In part, the gift will advance the Broad Stem Cell Research Center’s mission of revolutionizing the treatment of disease through personalized cellular therapies and regenerative medicine. The research acceleration fund will provide support for studies to bridge the so-called “valley of death,” a term scientists use to describe the precarious phase when research innovations are between later-stage lab studies and their clinical applications; often, promising therapies are abandoned during that critical transition because of a lack of financial resources.

“We are deeply grateful to the Alfred E. Mann Family Foundation for their investment that will expedite our efforts to progress more lab research across the gap to first-in-human clinical trials,” said Dr. Thomas Rando, the director of the Broad Stem Cell Research Center.

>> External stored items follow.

[config.mk]
export PLATFORM = sky130hd
export DESIGN_NAME = dcfifo_level_csr_flat
export DESIGN_NICKNAME = d
export VERILOG_FILES = /design/src/hdl/dcfifo_pkg.sv /design/src/hdl/dcfifo_csr_if.sv /design/src/hdl/dcfifo_level_csr.sv /design/src/flat_wrapper.sv
export VERILOG_INCLUDE_DIRS = /design/src /design/src/include
export SDC_FILE = /design/constraint.sdc
export NUM_CORES = 1
export LEC_CHECK = 0
export ABC_CLOCK_PERIOD_IN_PS = 1900
export BUFFER_PORTS_ARGS = -buffer_cell sky130_fd_sc_hd__buf_2
export CAP_MARGIN = 20
export CORE_ASPECT_RATIO = 0.8
export CORE_MARGIN = 10
export CORE_UTILIZATION = 25
export CTS_CLUSTER_DIAMETER = 200
export DETAILED_ROUTE_END_ITERATION = 8
export SKIP_CTS_REPAIR_TIMING = 1
export SLEW_MARGIN = 5
export SYNTH_ARGS = -nofsm -noshare
export SYNTH_HDL_FRONTEND = slang
export SYNTH_SLANG_ARGS = --single-unit
[constraint.sdc]
create_clock -name clk -period 1.9 [get_ports clk]
set_clock_uncertainty 0.15 [all_clocks]
set_input_delay 0.095 -clock clk [delete_from_list [all_inputs] [get_ports clk]]
set_output_delay 0.095 -clock clk [all_outputs]
set_load 0.01 [all_outputs]
[src/include/dcfifo_defines.svh]
/*
 * Width and depth settings for the dual-clock streaming FIFO.
 * Included by the package and by any RTL that sizes ports or arrays.
 */
`ifndef DCFIFO_DEFINES_SVH
`define DCFIFO_DEFINES_SVH

// Stream data, one byte per beat
`define DCFIFO_DATA_WIDTH 8

// 16 entries
`define DCFIFO_ADDR_WIDTH 4

// Flip-flops in each pointer synchronizer
`define DCFIFO_SYNC_STAGES 2

// CSR word and the level fields inside it
`define DCFIFO_CSR_WIDTH 32
`define DCFIFO_LEVEL_WIDTH 24

`endif

[src/hdl/dcfifo_pkg.sv]
/*
 * Types shared by the FIFO blocks and the Gray code helpers used
 * for the pointer crossing. Import with dcfifo_pkg::* in the module header.
 */
package dcfifo_pkg;

`include "dcfifo_defines.svh"

    localparam int PTR_MSB = `DCFIFO_ADDR_WIDTH;

    // One stream beat as stored in the memory
    typedef struct packed {
        logic                          startofpacket;
        logic                          endofpacket;
        logic [`DCFIFO_DATA_WIDTH-1:0] data;
    } payload_t;

    typedef logic [`DCFIFO_ADDR_WIDTH-1:0]  addr_t;
    // Extra MSB separates full from empty
    typedef logic [`DCFIFO_ADDR_WIDTH:0]    ptr_t;
    typedef logic [`DCFIFO_LEVEL_WIDTH-1:0] level_t;
    typedef logic [`DCFIFO_CSR_WIDTH-1:0]   csr_data_t;

    typedef enum logic {
        CSR_FILL_LEVEL = 1'b0,
        CSR_THRESHOLD  = 1'b1
    } csr_addr_e;

    // Direction of the threshold test
    typedef enum logic {
        CMP_AT_LEAST,
        CMP_AT_MOST
    } level_cmp_e;

    function automatic ptr_t bin2gray(ptr_t bin);
        return bin ^ (bin >> 1);
    endfunction

    function automatic ptr_t gray2bin(ptr_t gray);
        ptr_t bin;
        bin[PTR_MSB] = gray[PTR_MSB];
        for (int i = PTR_MSB - 1; i >= 0; i--) begin
            bin[i] = bin[i+1] ^ gray[i];
        end
        return bin;
    endfunction

endpackage

[src/hdl/dcfifo_csr_if.sv]
/*
 * Two-register CSR bus. The top level drives the master side from its
 * plain ports and each level/threshold block sits on the slave side.
 */
`timescale 1ns/1ps
`include "dcfifo_defines.svh"

interface dcfifo_csr_if;

    logic                         address;
    logic                         read;
    logic                         write;
    logic [`DCFIFO_CSR_WIDTH-1:0] writedata;
    // Registered, valid the cycle after read
    logic [`DCFIFO_CSR_WIDTH-1:0] readdata;

    modport master (output address, read, write, writedata, input readdata);

    modport slave (input address, read, write, writedata, output readdata);

endinterface

[src/hdl/dcfifo_level_csr.sv]
/*
 * Threshold register and CSR read-back for one side of the FIFO, plus the
 * streamed status bit. CMP selects almost full or almost empty behaviour.
 */
`timescale 1ns/1ps

module dcfifo_level_csr import dcfifo_pkg::*; #(
    parameter level_cmp_e CMP = CMP_AT_LEAST
) (
    input  logic              clk,
    input  logic              reset_n,
    input  level_t            fill_level,
    dcfifo_csr_if.slave       csr,
    output logic              status_valid,
    output logic              status_data
);

    level_t    threshold;
    csr_addr_e addr;
    logic      level_hit;

    assign addr = csr_addr_e'(csr.address);

    // --------------------------------------------------
    // CSR access, write wins over read
    // --------------------------------------------------
    always_ff @(posedge clk or negedge reset_n) begin
        if (!reset_n) begin
            threshold   <= '0;
            csr.readdata <= '0;
        end else if (csr.write) begin
            if (addr == CSR_THRESHOLD) begin
                threshold <= level_t'(csr.writedata);
            end
        end else if (csr.read) begin
            // Upper byte reads zero through the extension
            case (addr)
                CSR_FILL_LEVEL: csr.readdata <= csr_data_t'(fill_level);
                CSR_THRESHOLD:  csr.readdata <= csr_data_t'(threshold);
                default:        csr.readdata <= '0;
            endcase
        end
    end

    assign level_hit = (CMP == CMP_AT_LEAST) ? (fill_level >= threshold)
                                             : (fill_level <= threshold);

    // Status goes valid one cycle out of reset
    always_ff @(posedge clk or negedge reset_n) begin
        if (!reset_n) begin
            status_valid <= 1'b0;
            status_data  <= 1'b0;
        end else begin
            status_valid <= 1'b1;
            status_data  <= level_hit;
        end
    end

endmodule

[src/flat_wrapper.sv]
// flat-port wrapper written by rule: the top's interface ports become plain ports
module dcfifo_level_csr_flat import dcfifo_pkg::*;
#(
    parameter level_cmp_e CMP = CMP_AT_LEAST
)
  (clk, reset_n, fill_level, status_valid, status_data, csr_address, csr_read, csr_write, csr_writedata, csr_readdata);
  dcfifo_csr_if csr_i ();
  input  logic clk;
  input  logic reset_n;
  input  level_t fill_level;
  output logic status_valid;
  output logic status_data;
  input wire logic [$bits(csr_i.address)-1:0] csr_address;
  input wire logic [$bits(csr_i.read)-1:0] csr_read;
  input wire logic [$bits(csr_i.write)-1:0] csr_write;
  input wire logic [$bits(csr_i.writedata)-1:0] csr_writedata;
  output wire logic [$bits(csr_i.readdata)-1:0] csr_readdata;
  assign csr_i.address = csr_address;
  assign csr_i.read = csr_read;
  assign csr_i.write = csr_write;
  assign csr_i.writedata = csr_writedata;
  assign csr_readdata = csr_i.readdata;
  dcfifo_level_csr #(.CMP(CMP)) u_core (.clk(clk), .reset_n(reset_n), .fill_level(fill_level), .csr(csr_i), .status_valid(status_valid), .status_data(status_data));
endmodule
==> flow_summary.html <==
<table>
<tr><th>Metric</th><th>Value</th></tr>
<tr><th colspan="2">Status</th></tr>
<tr><td>Run status</td><td>finished with violations</td></tr>
<tr><td>Failing checks</td><td>hold timing</td></tr>
<tr><th colspan="2">Global route</th></tr>
<tr><td>M1 GR Usage</td><td>between 10% and 20%</td></tr>
<tr><td>Global router's overall resource usage</td><td>between 9 and 10%</td></tr>
<tr><td>Routing layer with the top usage in global route</td><td>met2</td></tr>
<tr><td>Via count of the first global-routing pass</td><td>~2,100</td></tr>
<tr><td>Wire length of the first global-routing pass</td><td>between 10,000 and 15,000 µm</td></tr>
<tr><td>GR Layer Usage met2</td><td>~15%</td></tr>
<tr><td>Met3 global-route usage</td><td>3.76%</td></tr>
<tr><td>Pin count of the biggest net entering global routing</td><td>51</td></tr>
<tr><td>Global-route congestion overflow total</td><td>0</td></tr>
<tr><td>Antenna violations before repair</td><td>0</td></tr>
<tr><th colspan="2">Floorplanning</th></tr>
<tr><td>Core Footprint</td><td>10,400 µm²</td></tr>
<tr><td>Rows</td><td>33</td></tr>
<tr><td>Die width</td><td>136 µm</td></tr>
<tr><td>Full die area</td><td>15,400 µm²</td></tr>
<tr><td>Initial cell density of the core</td><td>26.0%</td></tr>
<tr><td>Boundary Pins</td><td>95</td></tr>
<tr><td>Vert. Die Dim</td><td>about 110 µm</td></tr>
<tr><th colspan="2">Power</th></tr>
<tr><td>Internal Dissipation</td><td>about 2200 µW</td></tr>
<tr><td>Power dissipated by switching net loads</td><td>884 µW</td></tr>
<tr><td>Clock network fraction of design power</td><td>between 30 and 40%</td></tr>
<tr><td>Switch share</td><td>between 20% and 30%</td></tr>
<tr><td>Pwr dens</td><td>about 840 nW/µm²</td></tr>
<tr><td>Static power due to leakage</td><td>~0.0019 µW</td></tr>
<tr><td>Proportion of power drawn by flip-flops and latches</td><td>42.6%</td></tr>
<tr><td>Gate power share</td><td>24.6%</td></tr>
<tr><td>Peak supply drop</td><td>between 300 and 400 µV</td></tr>
<tr><td>Overall power of the completed layout</td><td>a little over 3000 µW</td></tr>
<tr><th colspan="2">Placed design</th></tr>
<tr><td>Final HPWL from detailed placement</td><td>~5500 µm</td></tr>
<tr><td>Routability congestion estimate</td><td>about 0.7</td></tr>
<tr><td>Number of buffer cells added on primary ports</td><td>between 70 and 80</td></tr>
<tr><td>Number of placed cells counting well taps</td><td>460</td></tr>
<tr><td>Worst slack after detailed placement</td><td>0.00156 ns</td></tr>
<tr><th colspan="2">Worst setup path</th></tr>
<tr><td>Nature of the critical path endpoint</td><td>flip-flop</td></tr>
<tr><td>Kind of cell adding the most delay to the critical path</td><td>compound AO/OA/AOI/OAI gates</td></tr>
<tr><td>Slowest cell delay on critical path</td><td>0.53 ns</td></tr>
<tr><td>Arrival time worst endpoint</td><td>between 1.5 and 2 ns</td></tr>
<tr><td>Chain of cells forming the critical path</td><td>dlygate4sd3_1, buf_2, ha_1, nand2_1, o21a_1, a2111o_1, o211ai_2</td></tr>
<tr><td>Buffer and inverter count on the worst path</td><td>2</td></tr>
<tr><td>Max FO, Critical Path</td><td>3</td></tr>
<tr><td>Startpoint type of the worst setup path</td><td>input pin</td></tr>
<tr><td>Data required time of the worst path</td><td>slightly below 2 ns</td></tr>
<tr><td>CP max stage cell</td><td>sky130_fd_sc_hd__dlygate4sd3_1</td></tr>
<tr><td>Crit Path Category</td><td>input pin to flip-flop</td></tr>
<tr><th colspan="2">Yosys</th></tr>
<tr><td>Cell count after synthesis</td><td>249</td></tr>
<tr><td>Post-Syn Area</td><td>between 2000 and 3000 µm²</td></tr>
<tr><td>Warnings, synthesis</td><td>0</td></tr>
<tr><td>Library cells used by synthesis</td><td>23</td></tr>
<tr><td>Post-synthesis register bit count</td><td>50</td></tr>
<tr><td>Register area share after synthesis</td><td>roughly 46%</td></tr>
<tr><td>Average footprint of a synthesized cell</td><td>around 11 µm²</td></tr>
<tr><th colspan="2">Finish</th></tr>
<tr><td>End-of-flow core utilization</td><td>~36%</td></tr>
<tr><td>Area growth from synthesis to layout</td><td>37.6%</td></tr>
<tr><td>Number of nets at the end of the flow</td><td>445</td></tr>
<tr><td>Finished Layout Cells</td><td>501</td></tr>
<tr><td>Share of cells above drive strength 1</td><td>around a third</td></tr>
<tr><td>Final antenna diode count</td><td>0</td></tr>
<tr><th colspan="2">Route</th></tr>
<tr><td>Post-detailed-route via-to-cell ratio</td><td>between 4 and 5</td></tr>
<tr><td>DRT antenna net count</td><td>0</td></tr>
<tr><td>Number of detailed-route iterations in the first pass</td><td>4</td></tr>
<tr><td>Overall via count from detail_route</td><td>around 2,100</td></tr>
<tr><td>Drt first-iter violations</td><td>103</td></tr>
<tr><td>WL per Instance</td><td>14.4 µm</td></tr>
<tr><td># DRC</td><td>0</td></tr>
<tr><td>Total length of routed wires</td><td>about 7200 µm</td></tr>
<tr><th colspan="2">Worst hold path</th></tr>
<tr><td>Path type of the worst min-delay path</td><td>input pin to flip-flop</td></tr>
<tr><th colspan="2">Clocking</th></tr>
<tr><td>Clock slew at the register clock pins of the worst setup and hold paths</td><td>roughly 0.07 ns</td></tr>
<tr><td>CTS tree</td><td>done</td></tr>
<tr><td>TritonCTS Sinks</td><td>50</td></tr>
<tr><td>Htree depth</td><td>2</td></tr>
<tr><td>Clock insertion delay at the later pin of the skew report</td><td>a little under 0.3 ns</td></tr>
<tr><td>CTS buffer count</td><td>5</td></tr>
<tr><td>Clock Root Buffer</td><td>sky130_fd_sc_hd__clkbuf_16</td></tr>
<tr><td>Worst-case clock buffer depth</td><td>2</td></tr>
<tr><th colspan="2">Timing</th></tr>
<tr><td>Number of failing hold endpoints at the final stage</td><td>14</td></tr>
<tr><td>Slew at the pin closest to its max-slew limit</td><td>about 0.66 ns</td></tr>
<tr><td>Final period util</td><td>around 96%</td></tr>
<tr><td>Fin crit period</td><td>between 1.5 and 2 ns</td></tr>
<tr><td>Final Setup Violations</td><td>0</td></tr>
<tr><td>Final critical-path setup slack</td><td>between 0.08 and 0.09 ns</td></tr>
<tr><td>Max frequency</td><td>550 MHz</td></tr>
<tr><td>Final Slew Violations</td><td>0</td></tr>
<tr><td>Worst slew slack as a fraction of its limit</td><td>~56%</td></tr>
<tr><td>Setup TNS</td><td>0 ns</td></tr>
<tr><td>Post-Route Hold Slack</td><td>-0.0375 ns</td></tr>
<tr><td>RSZ-0062 raised after global routing</td><td>no</td></tr>
<tr><th colspan="2">Flow run</th></tr>
<tr><td>Reported max-cap violation count</td><td>0</td></tr>
</table>
[logic make-up after synthesis]
| family | Yosys count | synth area share, % |
|---|---|---|
| simple gates | 38 | 6.00 |
| mux | 48 | 18.8 |
| fa+ha+maj | 24 | 11.1 |
| other cells | 2 | 0.277 |
| buf+inv | 42 | 7.76 |
| compound gates | 45 | 9.88 |
| flops | 50 | 46.2 |
[placed cells by master (no fill, tap or decap), drive strengths merged]
cell          n
clkinv        2
clkbuf        5
nand2        29
inv          24
mux2i        24
ha           24
bufinv        1
o211ai        1
conb          9
o21a          4
mux2         24
a2111oi       1
a2111o        1
nand4         5
a2bb2oi       1
nor2          2
dlygate4sd3  33
o311a         1
a21o          2
a21oi         9
buf          82
nand2b        2
dfrtp        50
o21ai        25
[per-stage QoR]
step	area (µm²)	hold WS, ns
5_1_grt	3730	0.00128
3_3_place_gp	3230	0.109
2_1_floorplan	2740	-0.351
3_5_place_dp	3230	0.126
4_1_cts	3390	-0.196
6_report	3730	-0.0375
[registers in the layout (all words and copies together) (netlist names)]
name	count
u_core.status_valid	1
u_core.threshold	24
u_core.status_data	1
u_core.csr.readdata	24
[path summary, 6_finish.rpt]
check	startpoint	to	slack [ns]	cells after the start
worst max-delay path	fill_level[11]	u_core.status_data	0.08	7
worst min-delay path	fill_level[12]	u_core.csr.readdata[12]	-0.04	3
worst max register to register	u_core.threshold[10]	u_core.status_data	0.13	6
worst min register to register	u_core.csr.readdata[12]	u_core.csr.readdata[12]	0.33	2
max in group asynchronous	reset_n	u_core.threshold[15]	0.85	3
min in group asynchronous	reset_n	u_core.threshold[4]	0.31	3
[power by group through the flow]
stage | Clock, µW | Sequential [µW] | Combinational, µW
floorplan | 0 | 1380 | 410
global placement | 0 | 1340 | 713
detailed placement | 0 | 1350 | 728
CTS | 1070 | 1330 | 731
global route | 1110 | 1350 | 887
finish | 1020 | 1330 | 767
[cell type report]
type	count	area, µm²
fill	1079	6680
clock buffer	5	125
sequential	50	1250
timing repair buffer	115	763
tap	140	175
inverter	24	90.1
multi-input combinational	164	1280
clock inverter	3	40.0
[routing by layer]
metal / part of all wire [%] / up-vias
li1: - / 1066
met2: 47 / 55
met3: 6.4 / 7
met4: 1.2 / 0
met1: 45 / 971
met5: 0 / -
[Yosys cell counts]
| master | count | area share (%) |
|---|---|---|
| sky130_fd_sc_hd__nand2_1 | 28 | 3.9 |
| sky130_fd_sc_hd__o211ai_2 | 1 | 0.46 |
| sky130_fd_sc_hd__a2bb2oi_1 | 1 | 0.32 |
| sky130_fd_sc_hd__inv_1 | 24 | 3.3 |
| sky130_fd_sc_hd__mux2_2 | 24 | 10 |
| sky130_fd_sc_hd__ha_1 | 24 | 11 |
| sky130_fd_sc_hd__nor2_1 | 2 | 0.28 |
| sky130_fd_sc_hd__a21oi_1 | 9 | 1.7 |
| sky130_fd_sc_hd__buf_4 | 13 | 3.6 |
| sky130_fd_sc_hd__o311a_2 | 1 | 0.42 |
| sky130_fd_sc_hd__clkbuf_1 | 2 | 0.28 |
| sky130_fd_sc_hd__nand2_2 | 1 | 0.23 |
| sky130_fd_sc_hd__o21a_1 | 4 | 1.1 |
| sky130_fd_sc_hd__o21ai_0 | 25 | 4.6 |
| sky130_fd_sc_hd__conb_1 | 2 | 0.28 |
| sky130_fd_sc_hd__mux2i_1 | 24 | 8.9 |
| sky130_fd_sc_hd__nand4_1 | 5 | 1.2 |
| sky130_fd_sc_hd__a2111oi_0 | 1 | 0.32 |
| sky130_fd_sc_hd__nand2b_1 | 2 | 0.46 |
| sky130_fd_sc_hd__a21o_1 | 2 | 0.55 |
| sky130_fd_sc_hd__a2111o_1 | 1 | 0.42 |
| sky130_fd_sc_hd__dfrtp_1 | 50 | 46 |
| sky130_fd_sc_hd__buf_2 | 3 | 0.55 |
[tightest hold or removal path: stages]
cell                      delay [ns]
sky130_fd_sc_hd__buf_2          0.09
sky130_fd_sc_hd__mux2i_1        0.05
sky130_fd_sc_hd__o21ai_0        0.13
No activity file was read; power rests on OpenSTA's default activity.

The portion of the gift being directed to CNSI will fund the development of scientific research related to producing significant discoveries and new technologies in its focus area of health. Resources will also be invested in research geared toward accelerating the development of biomedical devices and therapeutics that address health care’s greatest challenges.

“Philanthropic support for novel ideas is the life force of any successful research enterprise,” said Jeff F. Miller, UCLA’s Fred Kavli Professor of NanoSystems Sciences and the director of CNSI. “The Alfred E. Mann Family Foundation’s generous philanthropy will enable CNSI faculty and trainees to design and fabricate custom tools that will facilitate meaningful discoveries.”

In recognition of the gift, a portion of the third floor of the Terasaki Life Sciences Building, home to the Broad Stem Cell Research Center, will be named the Alfred E. Mann Family Foundation Foyer, and the auditorium on the first floor of the CNSI Building will be renamed the Alfred E. Mann Family Foundation Auditorium.

Alfred Mann, who lived from 1925 to 2016, earned a bachelor’s degree at UCLA and became a physicist, inventor, entrepreneur and philanthropist. Mann founded and helped fund 17 companies, many of which worked with scientific and research organizations aiming to develop treatments for diabetes, metabolic disease and cancer, blindness and other diseases and conditions.


In 2010, Mann established the Alfred E. Mann Family Foundation so that his philanthropy, focused on improving and extending lives, could continue after his death. He was also a member of the National Academy of Engineering and chair of the Southern California Biomedical Council, and he received numerous honors from the private and public sectors.